The REME Museum, also known as the Corps of Royal Electrical and Mechanical Engineers Museum, is a military museum of the Royal Electrical and Mechanical Engineers (REME) – the corps of the British Army responsible for the maintenance, servicing, inspection, and recovery of electrical and mechanical vehicles and equipment. The museum holds collections of technological and historical artefacts associated with the work of the Corps of Royal Electrical and Mechanical Engineers.

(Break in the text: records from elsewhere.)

### src/rtl/bpe_pkg.sv
// ----------------------------------------------------------------------------
// bpe_pkg
// Shared constants and types for the Bezier point evaluator.
// ----------------------------------------------------------------------------
package bpe_pkg;

  // default datapath sizes
  localparam int COORD_WIDTH     = 32;
  localparam int PARAM_FRAC_BITS = 16;

  // control points per request and highest supported degree
  localparam int CTRL_PTS   = 4;
  localparam int DEGREE_MAX = CTRL_PTS - 1;

  // degree selector codes (any other code evaluates as cubic)
  localparam logic [1:0] FUNC_LINEAR = 2'd0;
  localparam logic [1:0] FUNC_QUAD   = 2'd1;
  localparam logic [1:0] FUNC_CUBIC  = 2'd2;

  localparam int LIFT_W = 2;

  // per-stage control that travels with the data
  typedef struct packed {
    logic              valid;
    logic [LIFT_W-1:0] lift;   // leading levels that only scale by 1.0
  } pipe_ctl_t;

endpackage

### src/rtl/bpe_capture.sv
// ----------------------------------------------------------------------------
// bpe_capture
// Input stage: clamps t, forms u = 1 - t, picks the number of scale-only
// levels from the degree and moves the coordinates to offset binary.
// ----------------------------------------------------------------------------
module bpe_capture #(
  parameter int COORD_WIDTH     = bpe_pkg::COORD_WIDTH,
  parameter int PARAM_FRAC_BITS = bpe_pkg::PARAM_FRAC_BITS
) (
  input  logic                     clk_i,
  input  logic                     rst_ni,
  input  logic                     valid_i,
  output logic                     ready_o,
  input  logic [1:0]               func_i,
  input  logic [PARAM_FRAC_BITS:0] param_t_i,
  input  logic [COORD_WIDTH-1:0]   x_i [bpe_pkg::CTRL_PTS],
  input  logic [COORD_WIDTH-1:0]   y_i [bpe_pkg::CTRL_PTS],
  output bpe_pkg::pipe_ctl_t       ctl_o,
  input  logic                     ready_i,
  output logic [PARAM_FRAC_BITS:0] t_o,
  output logic [PARAM_FRAC_BITS:0] u_o,
  output logic [COORD_WIDTH-1:0]   x_o [bpe_pkg::CTRL_PTS],
  output logic [COORD_WIDTH-1:0]   y_o [bpe_pkg::CTRL_PTS]
);

  localparam logic [PARAM_FRAC_BITS:0] T_ONE = (PARAM_FRAC_BITS+1)'(1) << PARAM_FRAC_BITS;

  bpe_pkg::pipe_ctl_t ctl_d, ctl_q;
  logic [PARAM_FRAC_BITS:0] t_d, t_q, u_d, u_q;
  logic [COORD_WIDTH-1:0]   x_d [bpe_pkg::CTRL_PTS];
  logic [COORD_WIDTH-1:0]   y_d [bpe_pkg::CTRL_PTS];
  logic [COORD_WIDTH-1:0]   x_q [bpe_pkg::CTRL_PTS];
  logic [COORD_WIDTH-1:0]   y_q [bpe_pkg::CTRL_PTS];
  logic                     load;

  assign ready_o = !ctl_q.valid || ready_i;
  assign load    = ready_o && valid_i;

  always_comb begin
    ctl_d.valid = valid_i;
    unique case (func_i)
      bpe_pkg::FUNC_LINEAR: ctl_d.lift = bpe_pkg::LIFT_W'(2);
      bpe_pkg::FUNC_QUAD:   ctl_d.lift = bpe_pkg::LIFT_W'(1);
      default:              ctl_d.lift = '0;
    endcase
    t_d = (param_t_i > T_ONE) ? T_ONE : param_t_i;
    u_d = T_ONE - t_d;
  end

  // sign flip turns two's complement into offset binary
  for (genvar i = 0; i < bpe_pkg::CTRL_PTS; i++) begin : g_pt
    assign x_d[i] = {~x_i[i][COORD_WIDTH-1], x_i[i][COORD_WIDTH-2:0]};
    assign y_d[i] = {~y_i[i][COORD_WIDTH-1], y_i[i][COORD_WIDTH-2:0]};
  end

  always_ff @(posedge clk_i or negedge rst_ni) begin
    if (!rst_ni) begin
      ctl_q <= '0;
    end else if (ready_o) begin
      ctl_q <= ctl_d;
    end
  end

  always_ff @(posedge clk_i) begin
    if (load) begin
      t_q <= t_d;
      u_q <= u_d;
      x_q <= x_d;
      y_q <= y_d;
    end
  end

  assign ctl_o = ctl_q;
  assign t_o   = t_q;
  assign u_o   = u_q;
  assign x_o   = x_q;
  assign y_o   = y_q;

  a_weights_sum_one: assert property (@(posedge clk_i) disable iff (!rst_ni)
    ctl_q.valid |-> ({1'b0, t_q} + {1'b0, u_q}) == {1'b0, T_ONE})
    else $error("t and u do not sum to one");

  a_lift_range: assert property (@(posedge clk_i) disable iff (!rst_ni)
    ctl_q.valid |-> ctl_q.lift < bpe_pkg::LIFT_W'(bpe_pkg::DEGREE_MAX))
    else $error("scale-only level count out of range");

endmodule

### config.mk
export PLATFORM = sky130hd
export DESIGN_NAME = bpe_capture
export DESIGN_NICKNAME = d
export VERILOG_FILES = /design/src/rtl/bpe_pkg.sv /design/src/rtl/bpe_capture.sv
export SDC_FILE = /design/constraint.sdc
export NUM_CORES = 1
export LEC_CHECK = 0
export BUFFER_PORTS_ARGS = -buffer_cell sky130_fd_sc_hd__buf_2
export CORE_AREA = 8 8 217 219
export CTS_CLUSTER_DIAMETER = 80
export DETAILED_ROUTE_END_ITERATION = 10
export DIE_AREA = 0 0 225 227
export PLACE_DENSITY = 0.43
export SLEW_MARGIN = 20
export SYNTH_ARGS = -nofsm -noshare
export SYNTH_HDL_FRONTEND = slang
export SYNTH_SLANG_ARGS = --single-unit
### constraint.sdc
create_clock -name clk_i -period 13.95 [get_ports clk_i]
set_clock_uncertainty 0.1 [all_clocks]
set_input_delay 0.6975 -clock clk_i [delete_from_list [all_inputs] [get_ports clk_i]]
set_output_delay 0.6975 -clock clk_i [all_outputs]
set_load 0.01 [all_outputs]
==> results of run 1 <==
## final timing paths
check,to,slack (ns),startpoint,depth (start not counted)
max,x_o[15]$_DFFE_PP_,10.24,ctl_o[2]$_DFFE_PN0N_,4
min,y_o[30]$_DFFE_PP_,0.24,y_i[30],1
max reg2reg,x_o[15]$_DFFE_PP_,10.24,ctl_o[2]$_DFFE_PN0N_,4
min reg2reg,ctl_o[1]$_DFFE_PN0N_,0.40,ctl_o[1]$_DFFE_PN0N_,1
max in group asynchronous,ctl_o[1]$_DFFE_PN0N_,13.24,rst_ni,2
min in group asynchronous,ctl_o[2]$_DFFE_PN0N_,0.40,rst_ni,2
## metal layers
| layer | track usage (%) | part of all wire [%] | wire length, um | vias up |
|---|---|---|---|---|
| met2 | 19.7 | 50 | 16100 | 319 |
| met3 | 5.50 | 11 | 3370 | 48 |
| met4 | 3.44 | 2.0 | 644 | 4 |
| met5 | 0 | 0.069 | 22 | - |
| met1 | 12.6 | 37 | 11700 | 2907 |
| li1 | - | - | - | 2758 |
## layout by cell type, fill, tap and decap left out, types with 3 or more instances in the layout
cell type / n
buf_2: 572
edfxtp_1: 289
clkbuf_16: 39
nor2b_1: 12
inv_1: 12
nor2_1: 11
clkbuf_1: 9
xnor2_1: 7
clkinv_1: 7
nand2b_1: 5
nor3_1: 5
clkinv_2: 5
nand4_1: 4
nand2_1: 3
xor2_1: 3
mux2i_1: 3
o21ai_0: 3
inv_6: 3
dfrtp_1: 3
buf_4: 3
## kinds of logic after synthesis
family                     after synthesis  share of synthesized area [%]
muxes                                    3                          0.320
DFF                                    292                           93.4
adders and majority gates                1                          0.133
buffers and inverters                   18                          0.774
AOI/OAI and AO/OA                       12                          0.907
xor gates and xnor gates                10                          0.934
and+or+nand+nor                         56                           3.58
## registers in the layout (all words and copies together) (netlist names)
signal  flops
u_o        16
y_o       128
t_o        17
x_o       128
ctl_o       3
## report_power, final
part | switching [uW] | total, uW | internal (uW)
registers | 12.1 | 1040 | 1030
logic | 93.2 | 157 | 63.7
clock network | 360 | 910 | 551
total | 465 | 2110 | 1640
## layout make-up
class	instances	area [um2]	share of cell area, %
inverter	12	45.0	0.318
sequential	292	8750	61.8
multi-input combinational	82	553	3.91
antenna	2	5.00	0.0353
clock inverter	19	158	1.11
clock buffer	48	1010	7.13
tap	592	741	5.23
timing repair buffer	576	2900	20.4
## per-stage QoR
stage,total power [uW],instances,hold slack [ns]
after floorplan,1120,392,0.302
after global placement,1220,1553,0.396
after detailed placement,1220,1553,0.395
after CTS,2150,1621,0.195
after global routing,2190,1622,0.199
final,2110,1623,0.244
==> results by group, run 1 <==
Logic synthesis
  • Synth Warn #: 0
  • Fraction of registers with async set/reset: 1.03%
  • Post-Syn Instances: 392
  • Yosys top cell area share: 92.6%
  • Syn avg cell area: 23.9 um2
  • EDFF count, synth: 289
  • Post-Syn Area: 9380 um2
  • Post-synthesis sequential area ratio: 93.4%
  • Most frequent cell after synthesis: edfxtp_1
  • Main synth FF type: edfxtp_1
  • Count of cell types in the netlist: 33
  • Area contributors post-synth: edfxtp_1 (93%), dfrtp_1 (0.80%), nor2b_1 (0.80%)
  • Post-synth net total: 672
  • Synth area leader: edfxtp_1
  • Synth top cells by count: edfxtp_1 (289), inv_1 (12), nor2b_1 (12), nor2_1 (11), xnor2_1 (7)
  • Synthesized flop and latch total: 292

Floorplan
  • Die area: 51100 um2
  • CORE AREA: 43600 um2
  • IO Pins: 573
  • Die extent in x: 225 um
  • Rows: 77
  • Starting Density: 21.5%
  • DIE HEIGHT: 227 um

GRT
  • Initial antenna violation count: 5
  • Grt ovf: 0
  • Number of global-route vias before repair: 6298
  • Largest net degree at the start of global routing: 78
  • First-pass GRT wire length: 43.2 mm
  • GRT Util Overall: 11.5%

Timing
  • Max Slew Vio Count: 0
  • Period utilisation layout: 26.6%
  • Relative slew slack: 33.3%
  • Tmin final: 3.71 ns
  • Worst Tran Pin Value: 1.00 ns
  • Max Freq: 270 MHz
  • Unrepaired setup endpoints after global routing: no
  • Setup violators final: 0
  • Hold Vio Cnt, Final: 0
  • Setup TNS: 0 ns
  • Final Worst Setup Slack: 10.24 ns

Detailed routing
  • Drt wl/cell: 19.6 um
  • Post-Route WL: 31.8 mm
  • Initial DRC count: 357
  • Drt pass-1 iters: 4
  • DRC: 0
  • Via count: 6036
  • Number of routed nets with antenna violations: 0
  • Post-DR vias/cell: 3.72

Cells and area
  • Area Growth Syn to Fin: 51.0%
  • Share of post-route cells with drive strength above 1: 61.4%
  • Fill cells: 4405
  • Design Area, Final: 14200 um2
  • Final Core Density: 32.4%
  • Final #Nets: 1281

Power
  • Peak VDD IR: 91.3 uV
  • Power density cells: 149 nW/um2
  • LEAKAGE: 0.00589 uW

CTS
  • CTS sink cnt: 292
  • Postcts setup bufs: 0
  • TritonCTS Buffers: 37
  • TritonCTS clock tree: yes
  • Post-CTS Resized: 0
  • Max clock buf depth: 3
  • Hold_buf cts: 1
  • CTS H-tree lvls: 2
  • CTS clk-pin slew, worst paths: 0.06 ns
  • Clk Latency, worst-skew pair: 0.52 ns
  • CTS Root Cell: clkbuf_16

Critical path
  • CP max-delay cell: buf_4
  • Crit path DAT: 3.75 ns
  • Largest delay contributor family on the critical path: buffers and inverters
  • Critical Path Source Type: flip-flop
  • Worst-path maximum fanout: 77
  • WP data required: 13.99 ns
  • Buf+Inv Stages, Crit Path: 2
  • Crit-path max cell delay: 0.86 ns
  • CP Class: reg -> reg
  • Crit-path cells: nand2b_1 -> and2_4 -> buf_4 -> buf_4
  • Most frequent CP cell: buf_4
  • Critical Path End Type: flip-flop

Hold path
  • Min-delay worst type: in -> reg

Placement
  • Dpl cell area: 13000 um2
  • Routability Congestion: 0.790
  • Detailed Place HPWL: 25.0 mm
  • Pre-CTS WS: 9.72 ns
  • I/O Buffers: 572

Outcome
  • Outcome: finished, final reports clean

Job
  • Max-Cap Viols: 0
No activity file was read; power rests on OpenSTA's default activity.
==> run 2: changes to the inputs <==
--- a/config.mk
+++ b/config.mk
@@ -10,7 +10,7 @@
 export CTS_CLUSTER_DIAMETER = 80
 export DETAILED_ROUTE_END_ITERATION = 10
 export DIE_AREA = 0 0 225 227
-export PLACE_DENSITY = 0.43
+export PLACE_DENSITY = 0.44
 export SLEW_MARGIN = 20
 export SYNTH_ARGS = -nofsm -noshare
 export SYNTH_HDL_FRONTEND = slang
==> constraint.sdc (replaced) <==
create_clock -name clk_i -period 3.2 [get_ports clk_i]
set_clock_uncertainty 0.1 [all_clocks]
set_input_delay 0.16 -clock clk_i [delete_from_list [all_inputs] [get_ports clk_i]]
set_output_delay 0.16 -clock clk_i [all_outputs]
set_load 0.01 [all_outputs]
==> run 2 against run 1 <==
Non-clock buffer count up 299. Sequential power rose to 4.4 times the previous value. Sequential share of layout area down 11 points. Core utilization up 6.7 points. Register-to-register slack worse by 9.1 ns. Critical endpoint is now u_o[14]$_DFFE_PP_. Design area up 21%. Setup slack worse by 9.4 ns. Critical path depth up 4. Hold slack better by 0.0042 ns.
==> results by group, run 2 (synthesis gave the netlist of run 1 again) <==
Outcome
  • Outcome: finished, final reports clean

CTS
  • CTS sink cnt: 292
  • Postcts setup bufs: 0
  • CTS Root Cell: clkbuf_16
  • CTS H-tree lvls: 2
  • Post-CTS Resized: 0
  • Max clock buf depth: 3
  • Clk Latency, worst-skew pair: 0.51 ns
  • TritonCTS clock tree: yes
  • CTS clk-pin slew, worst paths: 0.06 ns
  • TritonCTS Buffers: 36

Critical path
  • WP data required: 3.35 ns
  • Worst-case reg-to-reg path depth: 5
  • Worst reg-to-reg setup slack: 1.13 ns
  • CP Class: in -> reg
  • Worst R2R End: ctl_o[1]$_DFFE_PN0N_
  • R2r startpoint: ctl_o[2]$_DFFE_PN0N_
  • Worst-path maximum fanout: 28
  • Critical Path End Type: flip-flop
  • Critical Path Source Type: primary input
  • Crit path DAT: 2.48 ns

Detailed routing
  • DRC: 0
  • Drt wl/cell: 18.5 um
  • Initial DRC count: 228
  • Number of routed nets with antenna violations: 0
  • Drt pass-1 iters: 4
  • Via count: 7149
  • Post-DR vias/cell: 3.74
  • Post-Route WL: 35.3 mm

Hold path
  • Min-delay worst type: in -> reg
  • Min-delay src: x_i[7]
  • Hold Crit Depth: 2
  • Hold EP: x_o[7]$_DFFE_PP_

Timing
  • Min Hold Slack: 0.248 ns
  • Relative slew slack: 44.7%
  • Setup violators final: 0
  • Setup TNS: 0 ns
  • Max Freq: 429 MHz
  • Worst Tran Pin Value: 0.829 ns
  • Unrepaired setup endpoints after global routing: no
  • Hold Vio Cnt, Final: 0
  • Tmin final: 2.33 ns
  • Period utilisation layout: 72.9%
  • Max Slew Vio Count: 0

Floorplan
  • Die extent in x: 225 um
  • DIE HEIGHT: 227 um
  • CORE AREA: 43600 um2
  • Die area: 51100 um2
  • IO Pins: 573
  • Rows: 77
  • Starting Density: 21.5%

Power
  • Seq pwr share: 48.4%
  • LEAKAGE: 0.00713 uW
  • Combinational fraction of design power: 10.8%
  • Sw Share: 22.0%
  • Int Power: 7290 uW
  • Peak VDD IR: 460 uV
  • Power density cells: 547 nW/um2
  • Clock power share: 40.7%
  • Net Sw Power: 2060 uW

Cells and area
  • Commonest cells after routing, fill and taps aside: buf_2 (572), edfxtp_1 (289), dlygate4sd3_1 (284)
  • Final #Nets: 1579
  • # diodes: 0
  • Commonest non-fill, non-tap cell in the layout: buf_2
  • Share of post-route cells with drive strength above 1: 48.7%
  • Area Growth Syn to Fin: 82.4%

Placement
  • I/O Buffers: 572
  • Detailed Place HPWL: 26.2 mm
  • Routability Congestion: 0.796

GRT
  • Initial antenna violation count: 3
  • Number of global-route vias before repair: 8201
  • GRT Util Overall: 13.0%
  • Largest net degree at the start of global routing: 46
  • Grt ovf: 0
  • First-pass GRT wire length: 50.5 mm

Job
  • Max-Cap Viols: 0
## run 2: changes by cell type in the layout (fill, tap and decap cells not counted), sizes merged
cell	before	now
dlygate4sd3	1	284
buf	575	591
clkinv	13	4
diode	2	0
clkbuf	48	49
clkinvlp	0	1
inv	16	15
## run 2: worst max path at each step
stage | start | cells after the start | to | slack [ns]
2_1_floorplan | ctl_o[2]$_DFFE_PN0N_ | 2 | t_o[0]$_DFFE_PP_ | 0.07
4_1_cts | param_t_i[16] | 8 | u_o[14]$_DFFE_PP_ | 0.90
3_5_place_dp | param_t_i[16] | 7 | u_o[14]$_DFFE_PP_ | 0.86
5_1_grt | param_t_i[16] | 8 | u_o[14]$_DFFE_PP_ | 0.74
6_report | param_t_i[16] | 8 | u_o[14]$_DFFE_PP_ | 0.87
3_3_place_gp | param_t_i[16] | 7 | u_o[10]$_DFFE_PP_ | 0.89
## run 2: power by group through the flow
stage	clock network, uW	registers [uW]	logic, uW
2_1_floorplan	0	4730	119
3_3_place_gp	0	4600	739
3_5_place_dp	0	4610	744
4_1_cts	3970	4530	1030
5_1_grt	4090	4550	1100
6_report	3810	4530	1010
## run 2: per-layer routing
layer  part of all wire (%)  track usage [%]  wire (um)
met1                     36             13.7      12700
met2                     51             22.8      18000
met3                     10             6.16       3600
met4                    2.8             4.28        975
met5                   0.10                0         36
## run 2: area by class of cell
cell class	count	area (um2)
fill	4127	26500
timing repair buffer	875	5910
clock inverter	10	120
inverter	12	45.0
sequential	292	8750
clock buffer	49	971
multi-input combinational	82	561
tap	592	741
## run 2: worst max-delay path: stages
cell and delay (ns):
dlygate4sd3_1 0.52, buf_2 0.41, nand2b_1 0.20, ha_1 0.17, or4b_1 0.49, nor4_2 0.26
xor2_1 0.18, o21ai_1 0.08
## run 2: through the flow
stage                     instances  util, %  power [uW]  cell area [um2]  setup WS [ns]
after floorplan                 392        -        4850             9390         0.0693
after global placement         1569     30.2        5340            13200          0.886
after detailed placement       1569     30.2        5350            13200          0.864
after CTS                      1912     39.2        9530            17100          0.900
after global routing           1912     39.2        9730            17100          0.741
final                          1912     39.2        9350            17100          0.868
## run 2: what timing repair did
action | 4_1_cts | 5_1_grt
hold buffers | 284 | 0
setup endpoints to repair | 0 | 0
hold endpoints to repair | 292 | 0
==> run 3: changes to the inputs <==
--- a/config.mk
+++ b/config.mk
@@ -10,7 +10,7 @@
 export CTS_CLUSTER_DIAMETER = 80
 export DETAILED_ROUTE_END_ITERATION = 10
 export DIE_AREA = 0 0 225 227
-export PLACE_DENSITY = 0.44
+export PLACE_DENSITY = 0.43
 export SLEW_MARGIN = 20
 export SYNTH_ARGS = -nofsm -noshare
 export SYNTH_HDL_FRONTEND = slang
==> constraint.sdc (replaced) <==
create_clock -name clk_i -period 2.4 [get_ports clk_i]
set_clock_uncertainty 0.1 [all_clocks]
set_input_delay 0.12 -clock clk_i [delete_from_list [all_inputs] [get_ports clk_i]]
set_output_delay 0.12 -clock clk_i [all_outputs]
set_load 0.01 [all_outputs]
==> run 3 against run 2 <==
Sequential share of layout area up 0.18 points. Design area down 0.35%. Critical endpoint is now ctl_o[1]$_DFFE_PN0N_. Clock power up 24%. Critical path depth down 3. Non-clock buffer count up 1. Total power up 29%. First-iteration DRC count up 52%. Hold slack worse by 0.094 ns. Sequential power up 33%. Count of clock-buffer cells in the layout down 4. Register-to-register slack worse by 0.76 ns.
==> results by group, run 3 (synthesis gave the netlist of run 1 again) <==
Outcome
  • Outcome: finished, final reports clean

Critical path
  • R2r startpoint: ctl_o[2]$_DFFE_PN0N_
  • Crit-path max cell delay: 0.56 ns
  • Worst-case reg-to-reg path depth: 5
  • Worst reg-to-reg setup slack: 0.37 ns
  • Crit-path cells: nand2b_4 -> o21ai_0 -> dlygate4sd3_1 -> o21a_1 -> dlygate4sd3_1
  • WP data required: 2.70 ns
  • Worst-path maximum fanout: 7
  • Largest delay contributor family on the critical path: buffers and inverters
  • Crit path DAT: 2.32 ns
  • Crit path launch: ctl_o[2]$_DFFE_PN0N_
  • Most frequent CP cell: dlygate4sd3_1
  • CP max-delay cell: dlygate4sd3_1
  • Critical Path End Type: flip-flop
  • Worst R2R End: ctl_o[1]$_DFFE_PN0N_
  • CP Class: reg -> reg
  • Buf+Inv Stages, Crit Path: 2
  • Critical Path Source Type: flip-flop

Detailed routing
  • Post-Route WL: 34.8 mm
  • Via count: 7221
  • Drt wl/cell: 18.2 um
  • Post-DR vias/cell: 3.77
  • Number of routed nets with antenna violations: 0
  • Drt pass-1 iters: 4
  • DRC: 0
  • Initial DRC count: 346

Cells and area
  • Area Growth Syn to Fin: 81.7%
  • Commonest non-fill, non-tap cell in the layout: buf_2
  • Share of post-route cells with drive strength above 1: 48.3%
  • Final Core Density: 39.0%
  • Design Area, Final: 17000 um2
  • Commonest cells after routing, fill and taps aside: buf_2 (572), edfxtp_1 (289), dlygate4sd3_1 (286)
  • Final #Nets: 1578

GRT
  • Initial antenna violation count: 2
  • Number of global-route vias before repair: 7913
  • Grt ovf: 0
  • Met3 Use GR: 5.22%
  • GRT Util Overall: 12.6%
  • GR peak layer: met2
  • Met2 Use GR: 22.9%
  • First-pass GRT wire length: 48.8 mm
  • Largest net degree at the start of global routing: 81
  • Met1 usage: 13.0%

Timing
  • Max Freq: 493 MHz
  • Relative slew slack: 63.9%
  • Setup violators final: 0
  • Worst Tran Pin Value: 0.538 ns
  • Unrepaired setup endpoints after global routing: no
  • Max Slew Vio Count: 0
  • Tmin final: 2.03 ns
  • Hold Vio Cnt, Final: 0
  • Period utilisation layout: 84.6%
  • Final Worst Setup Slack: 0.371 ns
  • Min Hold Slack: 0.154 ns

CTS
  • CTS Root Cell: clkbuf_16
  • CTS H-tree lvls: 2
  • Clk Latency, worst-skew pair: 0.51 ns
  • Max clock buf depth: 3
  • TritonCTS Buffers: 34
  • Postcts setup bufs: 0
  • Hold_buf cts: 286
  • CTS clk-pin slew, worst paths: 0.06 ns
  • TritonCTS clock tree: yes
  • CTS sink cnt: 292
  • Post-CTS Resized: 0

Floorplan
  • DIE HEIGHT: 227 um
  • CORE AREA: 43600 um2
  • IO Pins: 573
  • Starting Density: 21.5%
  • Die extent in x: 225 um
  • Die area: 51100 um2
  • Rows: 77

Placement
  • Detailed Place HPWL: 25.7 mm
  • Dpl cell area: 13200 um2
  • I/O Buffers: 572
  • Pre-CTS WS: 0.446 ns
  • Routability Congestion: 0.813

Power
  • Total Power: 12100 uW
  • Peak VDD IR: 387 uV
  • Power density cells: 710 nW/um2
  • LEAKAGE: 0.00710 uW

Job
  • Max-Cap Viols: 0

Hold path
  • Hold Crit Depth: 3
  • Hold EP: x_o[114]$_DFFE_PP_
  • Min-delay src: ready_i
  • Min-delay worst type: in -> reg
-- run 3: power breakdown --
part	total, uW	leakage (uW)	switching (uW)	internal [uW]
Clock	4710	0.000483	1940	2780
Sequential	6030	0.00280	76.8	5960
Combinational	1350	0.00382	638	716
Total	12100	0.00710	2650	9450
-- run 3: layout make-up --
cell class | count | area (um2)
fill | 4096 | 26600
sequential | 292 | 8750
timing repair buffer | 876 | 5940
clock buffer | 45 | 913
tap | 592 | 741
multi-input combinational | 82 | 561
clock inverter | 13 | 90.1
inverter | 12 | 45.0
antenna | 1 | 2.50
-- run 3: through the flow --
stage / instances / TNS, ns
5_1_grt: 1913 / 0
4_1_cts: 1912 / 0
3_5_place_dp: 1568 / 0
6_report: 1913 / 0
2_1_floorplan: 392 / -211.18
3_3_place_gp: 1568 / 0
-- run 3: worst reg2reg max path, stage by stage, from the launching register on --
cell           delay, ns
dfrtp_1             0.40
nand2b_4            0.11
o21ai_0             0.09
dlygate4sd3_1       0.56
o21a_1              0.11
dlygate4sd3_1       0.55
-- run 3: per-layer routing --
| layer | up-vias | share of wire [%] |
|---|---|---|
| li1 | 3351 | - |
| met3 | 62 | 9.2 |
| met1 | 3466 | 36 |
| met4 | 2 | 2.9 |
| met5 | - | 0.035 |
| met2 | 340 | 52 |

The museum is within the MoD Lyneham site, near Lyneham in Wiltshire, England, about 9 mi south-west of Swindon.

==History==
The REME Museum started in 1958 in Arborfield, Berkshire, in two rooms of Moat House, the former commander's accommodation of the Arborfield Army Remount Service Depot. Over time, the museum moved to a neighbouring building and expanded to allow more objects and vehicles to be displayed.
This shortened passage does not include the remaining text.